### Exercise description
Reproduce the records below exactly, but only between the lines holding "what timing repair" and "gates resized for setup: 0 / 0", inclusive.

### Available data
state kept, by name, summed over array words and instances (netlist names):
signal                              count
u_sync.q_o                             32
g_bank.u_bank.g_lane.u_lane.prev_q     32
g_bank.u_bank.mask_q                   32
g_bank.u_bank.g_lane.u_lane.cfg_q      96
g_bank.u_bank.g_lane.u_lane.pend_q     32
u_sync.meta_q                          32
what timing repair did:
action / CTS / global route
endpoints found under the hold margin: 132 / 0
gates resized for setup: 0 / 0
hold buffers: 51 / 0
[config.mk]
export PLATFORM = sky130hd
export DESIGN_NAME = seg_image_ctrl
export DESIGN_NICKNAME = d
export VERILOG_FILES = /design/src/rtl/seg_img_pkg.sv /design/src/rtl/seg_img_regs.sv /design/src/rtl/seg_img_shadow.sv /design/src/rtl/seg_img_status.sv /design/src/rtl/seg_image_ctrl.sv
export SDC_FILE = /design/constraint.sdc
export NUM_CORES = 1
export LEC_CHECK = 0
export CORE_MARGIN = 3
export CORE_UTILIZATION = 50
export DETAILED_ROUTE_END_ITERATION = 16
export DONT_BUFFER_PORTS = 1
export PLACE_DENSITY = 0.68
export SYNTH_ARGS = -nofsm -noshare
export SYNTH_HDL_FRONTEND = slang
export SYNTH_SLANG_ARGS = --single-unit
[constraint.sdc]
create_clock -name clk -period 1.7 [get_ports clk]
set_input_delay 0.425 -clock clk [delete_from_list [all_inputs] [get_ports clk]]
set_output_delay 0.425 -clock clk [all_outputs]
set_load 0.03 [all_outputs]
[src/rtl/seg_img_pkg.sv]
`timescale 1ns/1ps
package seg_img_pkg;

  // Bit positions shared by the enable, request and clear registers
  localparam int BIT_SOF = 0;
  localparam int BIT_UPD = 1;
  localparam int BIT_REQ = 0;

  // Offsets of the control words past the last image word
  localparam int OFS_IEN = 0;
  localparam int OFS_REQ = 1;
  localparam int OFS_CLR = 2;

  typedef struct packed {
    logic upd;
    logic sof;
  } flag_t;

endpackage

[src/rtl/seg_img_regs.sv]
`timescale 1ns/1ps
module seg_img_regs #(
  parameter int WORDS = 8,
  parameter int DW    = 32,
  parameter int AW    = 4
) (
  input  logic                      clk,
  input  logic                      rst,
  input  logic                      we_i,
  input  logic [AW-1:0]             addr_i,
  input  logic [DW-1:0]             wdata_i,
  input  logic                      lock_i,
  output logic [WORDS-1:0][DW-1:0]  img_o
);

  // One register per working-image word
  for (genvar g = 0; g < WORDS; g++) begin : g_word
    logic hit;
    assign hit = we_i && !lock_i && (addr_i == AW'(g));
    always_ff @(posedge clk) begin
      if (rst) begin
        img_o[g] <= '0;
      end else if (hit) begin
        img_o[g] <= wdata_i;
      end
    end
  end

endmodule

==

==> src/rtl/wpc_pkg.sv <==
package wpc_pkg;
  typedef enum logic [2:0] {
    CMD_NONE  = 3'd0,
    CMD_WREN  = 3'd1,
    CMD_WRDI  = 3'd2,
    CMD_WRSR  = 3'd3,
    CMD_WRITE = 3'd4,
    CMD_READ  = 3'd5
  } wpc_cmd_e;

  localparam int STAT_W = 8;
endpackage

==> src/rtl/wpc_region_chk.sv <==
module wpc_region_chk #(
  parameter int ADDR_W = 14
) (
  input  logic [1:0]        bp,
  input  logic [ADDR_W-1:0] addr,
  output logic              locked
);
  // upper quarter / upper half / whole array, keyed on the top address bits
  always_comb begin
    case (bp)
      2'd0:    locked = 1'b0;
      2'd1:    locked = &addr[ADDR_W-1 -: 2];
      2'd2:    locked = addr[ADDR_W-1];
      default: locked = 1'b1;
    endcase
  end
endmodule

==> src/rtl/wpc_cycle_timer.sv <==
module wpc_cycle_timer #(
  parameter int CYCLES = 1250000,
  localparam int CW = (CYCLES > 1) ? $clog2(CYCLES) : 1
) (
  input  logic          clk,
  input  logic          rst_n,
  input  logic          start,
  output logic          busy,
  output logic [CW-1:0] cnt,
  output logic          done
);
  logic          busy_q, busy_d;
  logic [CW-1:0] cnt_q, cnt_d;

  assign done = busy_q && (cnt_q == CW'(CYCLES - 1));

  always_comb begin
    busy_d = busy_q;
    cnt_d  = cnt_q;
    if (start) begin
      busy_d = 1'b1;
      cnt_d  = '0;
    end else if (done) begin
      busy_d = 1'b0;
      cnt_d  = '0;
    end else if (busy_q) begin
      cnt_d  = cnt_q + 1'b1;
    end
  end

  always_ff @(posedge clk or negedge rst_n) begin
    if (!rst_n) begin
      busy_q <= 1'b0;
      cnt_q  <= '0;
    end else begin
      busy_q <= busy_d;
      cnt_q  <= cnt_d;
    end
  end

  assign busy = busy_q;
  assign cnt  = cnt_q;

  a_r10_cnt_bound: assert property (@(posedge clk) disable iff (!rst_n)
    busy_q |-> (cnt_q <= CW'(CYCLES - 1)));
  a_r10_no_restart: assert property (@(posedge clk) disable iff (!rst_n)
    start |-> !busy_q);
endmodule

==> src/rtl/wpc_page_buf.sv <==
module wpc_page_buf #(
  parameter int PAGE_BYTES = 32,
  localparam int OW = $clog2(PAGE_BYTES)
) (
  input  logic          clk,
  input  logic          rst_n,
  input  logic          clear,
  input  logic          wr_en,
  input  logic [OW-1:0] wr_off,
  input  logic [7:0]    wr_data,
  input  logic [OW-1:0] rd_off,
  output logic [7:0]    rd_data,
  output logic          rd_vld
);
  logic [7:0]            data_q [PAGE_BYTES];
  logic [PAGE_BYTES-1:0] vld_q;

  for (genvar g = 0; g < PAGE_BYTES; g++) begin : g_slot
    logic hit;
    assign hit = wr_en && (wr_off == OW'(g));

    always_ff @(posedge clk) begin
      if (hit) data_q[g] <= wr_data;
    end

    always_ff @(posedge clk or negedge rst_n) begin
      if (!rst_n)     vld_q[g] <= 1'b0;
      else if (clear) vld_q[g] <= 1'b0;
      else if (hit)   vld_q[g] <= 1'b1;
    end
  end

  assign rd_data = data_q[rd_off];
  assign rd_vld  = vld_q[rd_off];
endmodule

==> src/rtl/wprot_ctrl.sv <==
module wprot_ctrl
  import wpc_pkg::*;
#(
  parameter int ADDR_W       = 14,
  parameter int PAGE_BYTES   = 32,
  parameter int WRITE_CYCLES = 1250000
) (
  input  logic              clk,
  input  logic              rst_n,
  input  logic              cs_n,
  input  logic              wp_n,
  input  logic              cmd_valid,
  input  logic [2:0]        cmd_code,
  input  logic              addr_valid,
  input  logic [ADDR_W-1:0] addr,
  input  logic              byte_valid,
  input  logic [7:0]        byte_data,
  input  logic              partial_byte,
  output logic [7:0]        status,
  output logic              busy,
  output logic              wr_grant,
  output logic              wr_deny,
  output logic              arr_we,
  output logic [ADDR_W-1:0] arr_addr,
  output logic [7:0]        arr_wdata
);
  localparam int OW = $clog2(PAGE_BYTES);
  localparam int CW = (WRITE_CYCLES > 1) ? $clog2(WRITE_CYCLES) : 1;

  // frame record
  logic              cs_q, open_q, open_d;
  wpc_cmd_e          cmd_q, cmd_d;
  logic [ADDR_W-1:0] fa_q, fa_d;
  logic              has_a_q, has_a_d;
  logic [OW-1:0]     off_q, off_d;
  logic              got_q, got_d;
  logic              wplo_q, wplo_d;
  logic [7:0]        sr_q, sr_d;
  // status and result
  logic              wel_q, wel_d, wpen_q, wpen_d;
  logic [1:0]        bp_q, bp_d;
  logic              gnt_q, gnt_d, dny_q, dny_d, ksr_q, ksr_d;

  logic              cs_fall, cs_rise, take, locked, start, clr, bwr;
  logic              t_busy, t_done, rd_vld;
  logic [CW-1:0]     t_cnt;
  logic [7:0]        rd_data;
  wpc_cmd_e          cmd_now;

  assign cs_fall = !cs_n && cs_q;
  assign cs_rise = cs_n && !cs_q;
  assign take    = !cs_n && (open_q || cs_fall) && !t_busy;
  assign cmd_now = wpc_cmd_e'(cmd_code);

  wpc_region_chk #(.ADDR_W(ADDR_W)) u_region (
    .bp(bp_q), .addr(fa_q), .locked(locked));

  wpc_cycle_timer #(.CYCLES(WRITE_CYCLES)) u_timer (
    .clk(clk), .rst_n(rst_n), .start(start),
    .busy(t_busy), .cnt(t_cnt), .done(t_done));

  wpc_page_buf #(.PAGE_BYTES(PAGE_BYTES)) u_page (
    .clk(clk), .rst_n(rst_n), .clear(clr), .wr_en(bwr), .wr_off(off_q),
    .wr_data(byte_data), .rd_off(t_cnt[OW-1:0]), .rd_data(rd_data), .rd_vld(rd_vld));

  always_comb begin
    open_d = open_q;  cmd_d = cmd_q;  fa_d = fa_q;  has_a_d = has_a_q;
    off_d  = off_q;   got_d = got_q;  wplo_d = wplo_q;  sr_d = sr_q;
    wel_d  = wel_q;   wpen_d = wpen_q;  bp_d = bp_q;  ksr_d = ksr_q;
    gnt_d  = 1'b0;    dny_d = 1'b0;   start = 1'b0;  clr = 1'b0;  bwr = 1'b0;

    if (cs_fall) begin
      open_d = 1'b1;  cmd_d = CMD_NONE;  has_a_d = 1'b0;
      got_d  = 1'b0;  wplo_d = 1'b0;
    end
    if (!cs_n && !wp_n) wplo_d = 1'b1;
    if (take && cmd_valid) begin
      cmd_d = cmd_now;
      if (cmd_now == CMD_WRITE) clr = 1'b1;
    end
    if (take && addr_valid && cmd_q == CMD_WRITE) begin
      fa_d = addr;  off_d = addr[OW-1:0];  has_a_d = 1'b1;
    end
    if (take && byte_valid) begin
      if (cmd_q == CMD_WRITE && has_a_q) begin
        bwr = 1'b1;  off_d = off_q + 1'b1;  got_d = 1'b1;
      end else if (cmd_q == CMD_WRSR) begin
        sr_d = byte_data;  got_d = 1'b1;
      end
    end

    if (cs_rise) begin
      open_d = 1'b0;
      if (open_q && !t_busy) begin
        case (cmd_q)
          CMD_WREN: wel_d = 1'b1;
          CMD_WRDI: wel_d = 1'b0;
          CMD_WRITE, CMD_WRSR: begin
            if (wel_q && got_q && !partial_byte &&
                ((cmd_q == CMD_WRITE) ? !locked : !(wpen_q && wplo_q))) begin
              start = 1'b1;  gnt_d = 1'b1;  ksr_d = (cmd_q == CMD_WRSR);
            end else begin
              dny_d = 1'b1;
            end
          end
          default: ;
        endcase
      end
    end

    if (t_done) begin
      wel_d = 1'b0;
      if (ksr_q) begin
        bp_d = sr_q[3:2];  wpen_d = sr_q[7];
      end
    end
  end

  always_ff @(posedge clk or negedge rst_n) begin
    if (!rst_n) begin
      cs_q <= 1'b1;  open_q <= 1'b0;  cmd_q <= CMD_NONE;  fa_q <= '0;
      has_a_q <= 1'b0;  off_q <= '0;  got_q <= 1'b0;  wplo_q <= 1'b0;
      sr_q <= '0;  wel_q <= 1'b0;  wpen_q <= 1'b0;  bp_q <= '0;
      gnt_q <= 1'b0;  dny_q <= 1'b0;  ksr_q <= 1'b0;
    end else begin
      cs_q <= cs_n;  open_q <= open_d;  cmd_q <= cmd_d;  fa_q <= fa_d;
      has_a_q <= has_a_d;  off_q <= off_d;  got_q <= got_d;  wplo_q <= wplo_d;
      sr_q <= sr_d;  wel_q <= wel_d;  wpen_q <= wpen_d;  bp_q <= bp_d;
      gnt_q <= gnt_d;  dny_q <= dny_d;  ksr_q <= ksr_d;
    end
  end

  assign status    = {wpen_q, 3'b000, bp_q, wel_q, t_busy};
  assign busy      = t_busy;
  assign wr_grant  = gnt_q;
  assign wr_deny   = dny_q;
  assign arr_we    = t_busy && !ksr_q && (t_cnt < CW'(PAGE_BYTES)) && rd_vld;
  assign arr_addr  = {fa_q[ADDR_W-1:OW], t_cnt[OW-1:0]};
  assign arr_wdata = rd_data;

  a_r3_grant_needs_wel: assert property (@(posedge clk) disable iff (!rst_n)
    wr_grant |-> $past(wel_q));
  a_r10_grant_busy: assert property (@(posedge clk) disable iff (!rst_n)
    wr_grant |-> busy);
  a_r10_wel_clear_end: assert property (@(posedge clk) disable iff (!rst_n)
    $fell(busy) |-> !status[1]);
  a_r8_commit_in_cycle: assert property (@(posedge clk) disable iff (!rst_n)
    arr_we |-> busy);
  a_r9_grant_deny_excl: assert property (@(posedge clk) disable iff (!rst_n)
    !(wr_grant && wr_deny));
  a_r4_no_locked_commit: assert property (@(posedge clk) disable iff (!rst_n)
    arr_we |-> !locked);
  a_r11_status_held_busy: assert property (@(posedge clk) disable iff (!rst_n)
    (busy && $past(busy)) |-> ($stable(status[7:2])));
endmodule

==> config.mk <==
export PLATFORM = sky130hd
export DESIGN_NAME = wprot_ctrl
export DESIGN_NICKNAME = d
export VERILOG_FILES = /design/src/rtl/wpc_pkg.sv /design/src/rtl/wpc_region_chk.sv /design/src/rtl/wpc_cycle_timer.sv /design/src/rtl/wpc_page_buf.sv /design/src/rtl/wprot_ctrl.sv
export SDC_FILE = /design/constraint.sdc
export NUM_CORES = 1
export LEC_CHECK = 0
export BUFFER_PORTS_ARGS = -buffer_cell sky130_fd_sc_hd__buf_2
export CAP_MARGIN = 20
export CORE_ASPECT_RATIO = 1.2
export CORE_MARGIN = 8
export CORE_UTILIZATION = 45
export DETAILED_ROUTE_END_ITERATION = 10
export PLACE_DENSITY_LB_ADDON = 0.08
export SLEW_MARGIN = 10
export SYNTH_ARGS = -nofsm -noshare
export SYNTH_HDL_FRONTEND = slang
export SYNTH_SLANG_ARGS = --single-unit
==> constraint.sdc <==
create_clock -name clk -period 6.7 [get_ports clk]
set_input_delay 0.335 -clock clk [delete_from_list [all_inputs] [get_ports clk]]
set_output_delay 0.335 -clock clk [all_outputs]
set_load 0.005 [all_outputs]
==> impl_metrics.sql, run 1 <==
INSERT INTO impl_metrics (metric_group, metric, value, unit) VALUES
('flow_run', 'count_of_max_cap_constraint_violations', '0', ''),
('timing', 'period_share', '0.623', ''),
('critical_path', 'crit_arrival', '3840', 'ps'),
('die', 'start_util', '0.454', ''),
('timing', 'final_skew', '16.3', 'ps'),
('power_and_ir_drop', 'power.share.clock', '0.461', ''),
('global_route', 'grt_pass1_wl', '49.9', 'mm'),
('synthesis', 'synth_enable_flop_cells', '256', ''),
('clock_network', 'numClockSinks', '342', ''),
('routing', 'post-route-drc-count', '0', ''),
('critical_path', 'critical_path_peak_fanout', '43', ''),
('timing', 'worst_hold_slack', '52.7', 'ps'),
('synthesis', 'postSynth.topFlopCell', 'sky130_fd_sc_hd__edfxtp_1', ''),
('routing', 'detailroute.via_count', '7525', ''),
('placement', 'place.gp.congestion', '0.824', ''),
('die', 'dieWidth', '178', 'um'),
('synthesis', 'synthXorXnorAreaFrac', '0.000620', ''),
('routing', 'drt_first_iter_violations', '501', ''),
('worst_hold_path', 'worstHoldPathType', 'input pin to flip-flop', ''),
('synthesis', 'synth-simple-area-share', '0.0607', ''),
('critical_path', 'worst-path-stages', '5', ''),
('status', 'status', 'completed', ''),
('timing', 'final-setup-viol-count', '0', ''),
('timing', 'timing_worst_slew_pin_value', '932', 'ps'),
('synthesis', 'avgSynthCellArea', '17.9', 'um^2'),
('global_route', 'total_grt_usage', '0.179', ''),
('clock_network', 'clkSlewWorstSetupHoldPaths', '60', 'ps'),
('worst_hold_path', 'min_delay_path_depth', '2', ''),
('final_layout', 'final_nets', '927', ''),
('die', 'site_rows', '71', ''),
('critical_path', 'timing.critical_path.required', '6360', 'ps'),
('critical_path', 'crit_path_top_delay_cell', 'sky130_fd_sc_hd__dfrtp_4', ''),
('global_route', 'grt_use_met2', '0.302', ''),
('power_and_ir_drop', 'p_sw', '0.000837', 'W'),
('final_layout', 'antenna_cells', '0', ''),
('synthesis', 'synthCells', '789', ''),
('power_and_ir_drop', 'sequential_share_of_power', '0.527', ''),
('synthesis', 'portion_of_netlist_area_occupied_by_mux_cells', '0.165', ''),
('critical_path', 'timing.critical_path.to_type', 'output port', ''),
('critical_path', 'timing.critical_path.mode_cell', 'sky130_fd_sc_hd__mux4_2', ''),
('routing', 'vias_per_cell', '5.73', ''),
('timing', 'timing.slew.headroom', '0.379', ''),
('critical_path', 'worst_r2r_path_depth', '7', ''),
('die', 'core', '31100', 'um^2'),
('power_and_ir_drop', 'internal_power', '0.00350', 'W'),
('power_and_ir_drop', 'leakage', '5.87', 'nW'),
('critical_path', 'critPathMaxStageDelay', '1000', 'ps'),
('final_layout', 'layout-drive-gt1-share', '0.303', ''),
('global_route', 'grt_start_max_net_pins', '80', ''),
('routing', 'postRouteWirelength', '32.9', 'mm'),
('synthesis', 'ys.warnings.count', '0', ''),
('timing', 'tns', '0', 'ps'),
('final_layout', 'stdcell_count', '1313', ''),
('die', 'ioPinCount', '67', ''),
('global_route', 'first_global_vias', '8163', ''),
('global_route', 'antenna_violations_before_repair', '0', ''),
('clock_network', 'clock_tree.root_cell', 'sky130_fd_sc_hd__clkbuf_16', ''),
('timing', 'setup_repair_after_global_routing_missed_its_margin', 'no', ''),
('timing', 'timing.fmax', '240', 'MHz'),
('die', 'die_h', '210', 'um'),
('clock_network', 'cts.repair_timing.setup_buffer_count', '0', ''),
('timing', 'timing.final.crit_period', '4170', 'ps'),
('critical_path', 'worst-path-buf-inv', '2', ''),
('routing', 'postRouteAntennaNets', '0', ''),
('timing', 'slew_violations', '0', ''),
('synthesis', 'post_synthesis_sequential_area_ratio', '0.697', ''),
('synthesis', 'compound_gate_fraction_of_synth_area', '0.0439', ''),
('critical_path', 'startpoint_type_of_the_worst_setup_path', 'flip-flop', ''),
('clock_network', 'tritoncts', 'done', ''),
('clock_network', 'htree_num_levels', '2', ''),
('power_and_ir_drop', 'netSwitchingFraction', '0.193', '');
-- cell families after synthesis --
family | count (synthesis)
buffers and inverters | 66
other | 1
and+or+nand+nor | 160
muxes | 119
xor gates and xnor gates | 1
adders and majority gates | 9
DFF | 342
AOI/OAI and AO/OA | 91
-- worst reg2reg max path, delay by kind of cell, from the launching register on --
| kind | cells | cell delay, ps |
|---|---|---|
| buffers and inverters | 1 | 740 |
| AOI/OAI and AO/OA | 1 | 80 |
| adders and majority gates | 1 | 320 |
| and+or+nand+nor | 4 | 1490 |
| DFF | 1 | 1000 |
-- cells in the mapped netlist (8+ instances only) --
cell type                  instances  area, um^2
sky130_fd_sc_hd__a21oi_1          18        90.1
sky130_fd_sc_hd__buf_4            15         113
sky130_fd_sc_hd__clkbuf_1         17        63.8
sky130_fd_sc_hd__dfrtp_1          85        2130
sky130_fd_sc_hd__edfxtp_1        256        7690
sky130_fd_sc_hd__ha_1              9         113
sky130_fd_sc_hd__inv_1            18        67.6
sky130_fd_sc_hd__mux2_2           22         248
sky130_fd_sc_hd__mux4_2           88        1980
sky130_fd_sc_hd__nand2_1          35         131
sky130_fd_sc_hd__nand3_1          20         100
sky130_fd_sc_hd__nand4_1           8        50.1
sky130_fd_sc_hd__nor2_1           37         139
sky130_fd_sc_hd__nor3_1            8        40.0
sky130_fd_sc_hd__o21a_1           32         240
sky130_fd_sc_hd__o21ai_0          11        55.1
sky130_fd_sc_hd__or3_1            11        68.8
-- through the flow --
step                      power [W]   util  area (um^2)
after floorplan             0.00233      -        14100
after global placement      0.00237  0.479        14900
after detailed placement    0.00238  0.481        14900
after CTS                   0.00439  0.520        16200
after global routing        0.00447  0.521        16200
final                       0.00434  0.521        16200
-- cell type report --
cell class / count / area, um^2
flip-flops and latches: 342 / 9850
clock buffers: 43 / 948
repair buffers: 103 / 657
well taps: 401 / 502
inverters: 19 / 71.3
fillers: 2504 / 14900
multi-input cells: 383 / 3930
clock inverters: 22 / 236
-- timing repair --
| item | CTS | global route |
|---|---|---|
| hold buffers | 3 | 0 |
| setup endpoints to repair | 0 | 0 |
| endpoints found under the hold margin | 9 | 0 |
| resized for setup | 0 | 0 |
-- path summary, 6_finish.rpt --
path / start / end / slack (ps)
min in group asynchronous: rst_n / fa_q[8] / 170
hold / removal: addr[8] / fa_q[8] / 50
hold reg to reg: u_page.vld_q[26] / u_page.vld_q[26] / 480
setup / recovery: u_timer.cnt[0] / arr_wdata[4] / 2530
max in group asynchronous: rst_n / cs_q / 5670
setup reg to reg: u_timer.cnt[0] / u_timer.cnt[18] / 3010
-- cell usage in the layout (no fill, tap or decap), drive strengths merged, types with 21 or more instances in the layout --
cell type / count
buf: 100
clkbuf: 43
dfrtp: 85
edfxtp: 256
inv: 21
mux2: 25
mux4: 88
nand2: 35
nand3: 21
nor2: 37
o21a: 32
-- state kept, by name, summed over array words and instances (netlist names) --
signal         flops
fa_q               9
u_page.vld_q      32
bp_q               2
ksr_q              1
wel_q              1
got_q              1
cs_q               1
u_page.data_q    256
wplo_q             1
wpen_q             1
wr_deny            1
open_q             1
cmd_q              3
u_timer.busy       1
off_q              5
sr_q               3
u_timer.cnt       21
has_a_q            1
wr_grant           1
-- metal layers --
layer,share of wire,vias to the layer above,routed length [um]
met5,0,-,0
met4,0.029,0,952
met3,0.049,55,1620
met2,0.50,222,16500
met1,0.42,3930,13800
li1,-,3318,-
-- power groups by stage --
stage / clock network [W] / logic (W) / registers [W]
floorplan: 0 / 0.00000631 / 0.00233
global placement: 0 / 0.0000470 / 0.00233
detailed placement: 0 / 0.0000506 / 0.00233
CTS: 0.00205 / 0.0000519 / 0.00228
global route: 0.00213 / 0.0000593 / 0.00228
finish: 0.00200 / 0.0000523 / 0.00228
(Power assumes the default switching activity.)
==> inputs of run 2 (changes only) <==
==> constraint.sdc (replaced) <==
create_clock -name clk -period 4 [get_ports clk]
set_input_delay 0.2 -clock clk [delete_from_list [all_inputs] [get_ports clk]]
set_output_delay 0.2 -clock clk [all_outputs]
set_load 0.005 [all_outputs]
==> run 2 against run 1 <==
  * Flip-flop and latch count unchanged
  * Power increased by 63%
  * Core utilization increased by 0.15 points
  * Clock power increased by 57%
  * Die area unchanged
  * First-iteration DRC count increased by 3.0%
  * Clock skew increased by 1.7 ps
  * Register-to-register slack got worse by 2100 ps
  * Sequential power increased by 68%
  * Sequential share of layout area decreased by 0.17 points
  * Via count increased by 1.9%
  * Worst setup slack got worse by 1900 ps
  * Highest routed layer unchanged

### Written reply
what timing repair did:
action / CTS / global route
endpoints found under the hold margin: 132 / 0
gates resized for setup: 0 / 0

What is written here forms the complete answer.